Para o Brasil, o impacto é indireto, mas relevante. O país importa robôs e componentes da China — em 2024, as importações brasileiras de robôs industriais chineses cresceram 35%, segundo dados da SECEX. A Dayan não vende robôs completos, mas oferece o "cérebro" e os dados para treiná-los. Isso significa que integradores brasileiros de automação (como as empresas do polo de Manaus ou do ABC paulista) poderão, no futuro, adquirir modelos táteis prontos para customizar robôs nacionais, reduzindo o custo de desenvolvimento de aplicações como manuseio de peças delicadas ou montagem eletrônica.

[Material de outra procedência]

### config.mk
export PLATFORM = sky130hd
export DESIGN_NAME = sync_pkt_fifo
export DESIGN_NICKNAME = d
export VERILOG_FILES = /design/src/rtl/sync_pkt_fifo.sv
export SDC_FILE = /design/constraint.sdc
export NUM_CORES = 1
export LEC_CHECK = 0
export BUFFER_PORTS_ARGS = -buffer_cell sky130_fd_sc_hd__buf_2
export CORE_MARGIN = 10
export CORE_UTILIZATION = 45
export CTS_CLUSTER_SIZE = 20
export DETAILED_ROUTE_END_ITERATION = 8
export PLACE_DENSITY = 0.6
export SLEW_MARGIN = 5
export SYNTH_ARGS = -nofsm -noshare
export SYNTH_HDL_FRONTEND = slang
export SYNTH_SLANG_ARGS = --single-unit
### constraint.sdc
create_clock -name sys_clk -period 6.45 [get_ports sys_clk]
set_input_delay 0.9675 -clock sys_clk [delete_from_list [all_inputs] [get_ports sys_clk]]
set_output_delay 0.9675 -clock sys_clk [all_outputs]
set_load 0.1 [all_outputs]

Na leitura do CBI, o movimento da Dayan confirma uma tendência: a corrida por dados robóticos está substituindo a corrida por hardware. Enquanto empresas como a Tesla avançam com iteração rápida de modelos de direção autônoma, a China busca replicar esse modelo para robôs de uso geral. O fato de a Dayan já ter receita e clientes líderes em robótica indica que o mercado de dados sintéticos está saindo do laboratório. A previsão de entregar um "cérebro personalizado" até o fim do ano sugere que a empresa pode se tornar um fornecedor-chave para fabricantes de robôs que atuam no Brasil, como a chinesa UBTech ou a japonesa FANUC.

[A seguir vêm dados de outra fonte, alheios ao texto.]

<file path="src/rtl/flash_pkg.sv">
// Shared types and constants for the flash macro initiator: state encoding,
// bus widths, default access timing and the timer width helper.
package flash_pkg;

  localparam int FLASH_ADDR_W = 24;
  localparam int FLASH_DATA_W = 32;

  localparam int DEF_SETUP_CYC   = 1;
  localparam int DEF_WR_CYC      = 4;
  localparam int DEF_RECOVER_CYC = 2;
  localparam int DEF_TIMEOUT     = 256;

  typedef enum logic [2:0] {
    ST_IDLE,
    ST_SETUP,
    ST_RD_WAIT,
    ST_WR_PULSE,
    ST_RECOVER,
    ST_RESP
  } flash_state_e;

  // The timer is loaded with (cycles - 1), so $clog2 of the largest count is enough.
  function automatic int timer_width(input int a, input int b, input int c, input int d);
    int m;
    m = a;
    if (b > m) m = b;
    if (c > m) m = c;
    if (d > m) m = d;
    return (m < 2) ? 1 : $clog2(m);
  endfunction

endpackage

</file>
<file path="src/rtl/flash_ctrl_if.sv">
// SoC-side request/response channels of the flash controller.
// master = SoC bus initiator, slave = flash_ctrl.
interface flash_ctrl_if
  import flash_pkg::*;
#(
  parameter int ADDR_W = FLASH_ADDR_W,
  parameter int DATA_W = FLASH_DATA_W
) ();

  logic              req_valid;
  logic              req_ready;
  logic              req_we;
  logic [ADDR_W-1:0] req_addr;
  logic [DATA_W-1:0] req_wdata;

  logic              rsp_valid;
  logic              rsp_ready;
  logic [DATA_W-1:0] rsp_rdata;
  logic              rsp_err;

  modport master (
    output req_valid, req_we, req_addr, req_wdata, rsp_ready,
    input  req_ready, rsp_valid, rsp_rdata, rsp_err
  );

  modport slave (
    input  req_valid, req_we, req_addr, req_wdata, rsp_ready,
    output req_ready, rsp_valid, rsp_rdata, rsp_err
  );

endinterface

</file>
<file path="src/rtl/flash_timer.sv">
// Loadable down-counter that paces every FSM state; stops at zero and flags it.
module flash_timer #(
  parameter int W = 8
) (
  input  logic         clk,
  input  logic         rst_n,
  input  logic         i_load,
  input  logic [W-1:0] i_load_val,
  output logic         o_zero
);

  logic [W-1:0] r_cnt;

  // NOTE: sequential state uses non-blocking assignments so every flop samples
  // pre-edge values regardless of block evaluation order.
  always_ff @(posedge clk or negedge rst_n) begin
    if (!rst_n) begin
      r_cnt <= '0;
    end else if (i_load) begin
      r_cnt <= i_load_val;
    end else if (r_cnt != '0) begin
      r_cnt <= r_cnt - 1'b1;
    end
  end

  assign o_zero = (r_cnt == '0);

endmodule

</file>
<file path="src/rtl/flash_ctrl.sv">
// Flash macro initiator: accepts single read/write requests, sequences the
// setup/strobe/wait/recovery timing on the flash pins and returns a response.
module flash_ctrl
  import flash_pkg::*;
#(
  parameter int ADDR_W      = FLASH_ADDR_W,
  parameter int DATA_W      = FLASH_DATA_W,
  parameter int SETUP_CYC   = DEF_SETUP_CYC,
  parameter int WR_CYC      = DEF_WR_CYC,
  parameter int RECOVER_CYC = DEF_RECOVER_CYC,
  parameter int TIMEOUT     = DEF_TIMEOUT
) (
  input  logic              clk,
  input  logic              rst_n,
  flash_ctrl_if.slave       bus,
  output logic              busy,
  output logic              flash_cs_n,
  output logic              flash_we_n,
  output logic              flash_oe_n,
  output logic [ADDR_W-1:0] flash_addr,
  output logic [DATA_W-1:0] flash_wdata,
  input  logic [DATA_W-1:0] flash_rdata,
  input  logic              flash_ready
);

  if (SETUP_CYC < 1)   begin : g_chk_setup   $error("SETUP_CYC must be >= 1");   end
  if (WR_CYC < 1)      begin : g_chk_wr      $error("WR_CYC must be >= 1");      end
  if (RECOVER_CYC < 1) begin : g_chk_recover $error("RECOVER_CYC must be >= 1"); end
  if (TIMEOUT < 1)     begin : g_chk_timeout $error("TIMEOUT must be >= 1");     end

  localparam int TMR_W = timer_width(SETUP_CYC, WR_CYC, RECOVER_CYC, TIMEOUT);
  localparam logic [TMR_W-1:0] LD_SETUP   = TMR_W'(SETUP_CYC - 1);
  localparam logic [TMR_W-1:0] LD_WR      = TMR_W'(WR_CYC - 1);
  localparam logic [TMR_W-1:0] LD_RECOVER = TMR_W'(RECOVER_CYC - 1);
  localparam logic [TMR_W-1:0] LD_TIMEOUT = TMR_W'(TIMEOUT - 1);

  flash_state_e      r_state, w_state_nx;
  logic              r_we, w_we_nx;
  logic              r_cs_n, w_cs_n_nx;
  logic              r_we_n, w_we_n_nx;
  logic              r_oe_n, w_oe_n_nx;
  logic [ADDR_W-1:0] r_addr, w_addr_nx;
  logic [DATA_W-1:0] r_wdata, w_wdata_nx;
  logic [DATA_W-1:0] r_rdata, w_rdata_nx;
  logic              r_err, w_err_nx;
  logic              r_rsp_valid, w_rsp_valid_nx;
  logic              r_req_ready, r_busy;
  logic              w_tmr_load, w_tmr_zero;
  logic [TMR_W-1:0]  w_tmr_val;

  flash_timer #(.W(TMR_W)) u_timer (
    .clk        (clk),
    .rst_n      (rst_n),
    .i_load     (w_tmr_load),
    .i_load_val (w_tmr_val),
    .o_zero     (w_tmr_zero)
  );

  // NOTE: every signal written here gets a default first so no path can
  // leave it unassigned and infer a latch.
  always_comb begin
    w_state_nx     = r_state;
    w_we_nx        = r_we;
    w_cs_n_nx      = r_cs_n;
    w_we_n_nx      = r_we_n;
    w_oe_n_nx      = r_oe_n;
    w_addr_nx      = r_addr;
    w_wdata_nx     = r_wdata;
    w_rdata_nx     = r_rdata;
    w_err_nx       = r_err;
    w_rsp_valid_nx = r_rsp_valid;
    w_tmr_load     = 1'b0;
    w_tmr_val      = '0;

    unique case (r_state)
      ST_IDLE: begin
        if (bus.req_valid && r_req_ready) begin
          w_we_nx    = bus.req_we;
          w_addr_nx  = bus.req_addr;
          w_wdata_nx = bus.req_wdata;
          w_rdata_nx = '0;
          w_err_nx   = 1'b0;
          w_cs_n_nx  = 1'b0;
          w_tmr_load = 1'b1;
          w_tmr_val  = LD_SETUP;
          w_state_nx = ST_SETUP;
        end
      end
      ST_SETUP: begin
        if (w_tmr_zero) begin
          w_tmr_load = 1'b1;
          if (r_we) begin
            w_we_n_nx  = 1'b0;
            w_tmr_val  = LD_WR;
            w_state_nx = ST_WR_PULSE;
          end else begin
            w_oe_n_nx  = 1'b0;
            w_tmr_val  = LD_TIMEOUT;
            w_state_nx = ST_RD_WAIT;
          end
        end
      end
      ST_RD_WAIT: begin
        // A ready on the last timeout cycle still wins over the timeout.
        if (flash_ready || w_tmr_zero) begin
          w_rdata_nx = flash_ready ? flash_rdata : '0;
          w_err_nx   = !flash_ready;
          w_cs_n_nx  = 1'b1;
          w_oe_n_nx  = 1'b1;
          w_tmr_load = 1'b1;
          w_tmr_val  = LD_RECOVER;
          w_state_nx = ST_RECOVER;
        end
      end
      ST_WR_PULSE: begin
        if (w_tmr_zero) begin
          w_cs_n_nx  = 1'b1;
          w_we_n_nx  = 1'b1;
          w_tmr_load = 1'b1;
          w_tmr_val  = LD_RECOVER;
          w_state_nx = ST_RECOVER;
        end
      end
      ST_RECOVER: begin
        if (w_tmr_zero) begin
          w_rsp_valid_nx = 1'b1;
          w_state_nx     = ST_RESP;
        end
      end
      ST_RESP: begin
        if (bus.rsp_ready) begin
          w_rsp_valid_nx = 1'b0;
          w_state_nx     = ST_IDLE;
        end
      end
      default: begin
        w_cs_n_nx  = 1'b1;
        w_we_n_nx  = 1'b1;
        w_oe_n_nx  = 1'b1;
        w_state_nx = ST_IDLE;
      end
    endcase
  end

  always_ff @(posedge clk or negedge rst_n) begin
    if (!rst_n) begin
      r_state     <= ST_IDLE;
      r_we        <= 1'b0;
      r_cs_n      <= 1'b1;
      r_we_n      <= 1'b1;
      r_oe_n      <= 1'b1;
      r_addr      <= '0;
      r_wdata     <= '0;
      r_rdata     <= '0;
      r_err       <= 1'b0;
      r_rsp_valid <= 1'b0;
      r_req_ready <= 1'b1;
      r_busy      <= 1'b0;
    end else begin
      r_state     <= w_state_nx;
      r_we        <= w_we_nx;
      r_cs_n      <= w_cs_n_nx;
      r_we_n      <= w_we_n_nx;
      r_oe_n      <= w_oe_n_nx;
      r_addr      <= w_addr_nx;
      r_wdata     <= w_wdata_nx;
      r_rdata     <= w_rdata_nx;
      r_err       <= w_err_nx;
      r_rsp_valid <= w_rsp_valid_nx;
      r_req_ready <= (w_state_nx == ST_IDLE);
      r_busy      <= (w_state_nx != ST_IDLE);
    end
  end

  assign bus.req_ready = r_req_ready;
  assign bus.rsp_valid = r_rsp_valid;
  assign bus.rsp_rdata = r_rdata;
  assign bus.rsp_err   = r_err;
  assign busy          = r_busy;
  assign flash_cs_n    = r_cs_n;
  assign flash_we_n    = r_we_n;
  assign flash_oe_n    = r_oe_n;
  assign flash_addr    = r_addr;
  assign flash_wdata   = r_wdata;

endmodule

</file>
<file path="src/flat_wrapper.sv">
// flat-port wrapper written by rule: the top's interface ports become plain ports
module flash_ctrl_flat import flash_pkg::*;
#(
  parameter int ADDR_W      = FLASH_ADDR_W,
  parameter int DATA_W      = FLASH_DATA_W,
  parameter int SETUP_CYC   = DEF_SETUP_CYC,
  parameter int WR_CYC      = DEF_WR_CYC,
  parameter int RECOVER_CYC = DEF_RECOVER_CYC,
  parameter int TIMEOUT     = DEF_TIMEOUT
)
  (clk, rst_n, busy, flash_cs_n, flash_we_n, flash_oe_n, flash_addr, flash_wdata, flash_rdata, flash_ready, bus_req_valid, bus_req_we, bus_req_addr, bus_req_wdata, bus_rsp_ready, bus_req_ready, bus_rsp_valid, bus_rsp_rdata, bus_rsp_err);
  flash_ctrl_if #(.ADDR_W(ADDR_W), .DATA_W(DATA_W)) bus_i ();
  input  logic clk;
  input  logic rst_n;
  output logic busy;
  output logic flash_cs_n;
  output logic flash_we_n;
  output logic flash_oe_n;
  output logic [ADDR_W-1:0] flash_addr;
  output logic [DATA_W-1:0] flash_wdata;
  input  logic [DATA_W-1:0] flash_rdata;
  input  logic flash_ready;
  input wire logic [$bits(bus_i.req_valid)-1:0] bus_req_valid;
  input wire logic [$bits(bus_i.req_we)-1:0] bus_req_we;
  input wire logic [$bits(bus_i.req_addr)-1:0] bus_req_addr;
  input wire logic [$bits(bus_i.req_wdata)-1:0] bus_req_wdata;
  input wire logic [$bits(bus_i.rsp_ready)-1:0] bus_rsp_ready;
  output wire logic [$bits(bus_i.req_ready)-1:0] bus_req_ready;
  output wire logic [$bits(bus_i.rsp_valid)-1:0] bus_rsp_valid;
  output wire logic [$bits(bus_i.rsp_rdata)-1:0] bus_rsp_rdata;
  output wire logic [$bits(bus_i.rsp_err)-1:0] bus_rsp_err;
  assign bus_i.req_valid = bus_req_valid;
  assign bus_i.req_we = bus_req_we;
  assign bus_i.req_addr = bus_req_addr;
  assign bus_i.req_wdata = bus_req_wdata;
  assign bus_i.rsp_ready = bus_rsp_ready;
  assign bus_req_ready = bus_i.req_ready;
  assign bus_rsp_valid = bus_i.rsp_valid;
  assign bus_rsp_rdata = bus_i.rsp_rdata;
  assign bus_rsp_err = bus_i.rsp_err;
  flash_ctrl #(.ADDR_W(ADDR_W), .DATA_W(DATA_W), .SETUP_CYC(SETUP_CYC), .WR_CYC(WR_CYC), .RECOVER_CYC(RECOVER_CYC), .TIMEOUT(TIMEOUT)) u_core (.clk(clk), .rst_n(rst_n), .bus(bus_i), .busy(busy), .flash_cs_n(flash_cs_n), .flash_we_n(flash_we_n), .flash_oe_n(flash_oe_n), .flash_addr(flash_addr), .flash_wdata(flash_wdata), .flash_rdata(flash_rdata), .flash_ready(flash_ready));
endmodule
</file>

O que acompanhar: (1) o lançamento do modelo tátil no segundo semestre de 2025 — se funcionar em escala, pode redefinir o custo de treinamento de robôs no mundo; (2) a abertura da subsidiária na Arábia Saudita entre 2025 e 2026, que pode servir de porta de entrada para o Oriente Médio e, eventualmente, para a América Latina; (3) a evolução da margem bruta — se a Dayan mantiver margens acima de 60% mesmo com crescimento, o modelo de negócio de dados sintéticos se consolida como alternativa viável à anotação manual.
Nota sobre a fonte
A fonte chinesa 36氪 utiliza linguagem otimista típica de mídia de inovação, mas os dados de crescimento de importação (SECEX) e a existência de clientes líderes indicam traction real.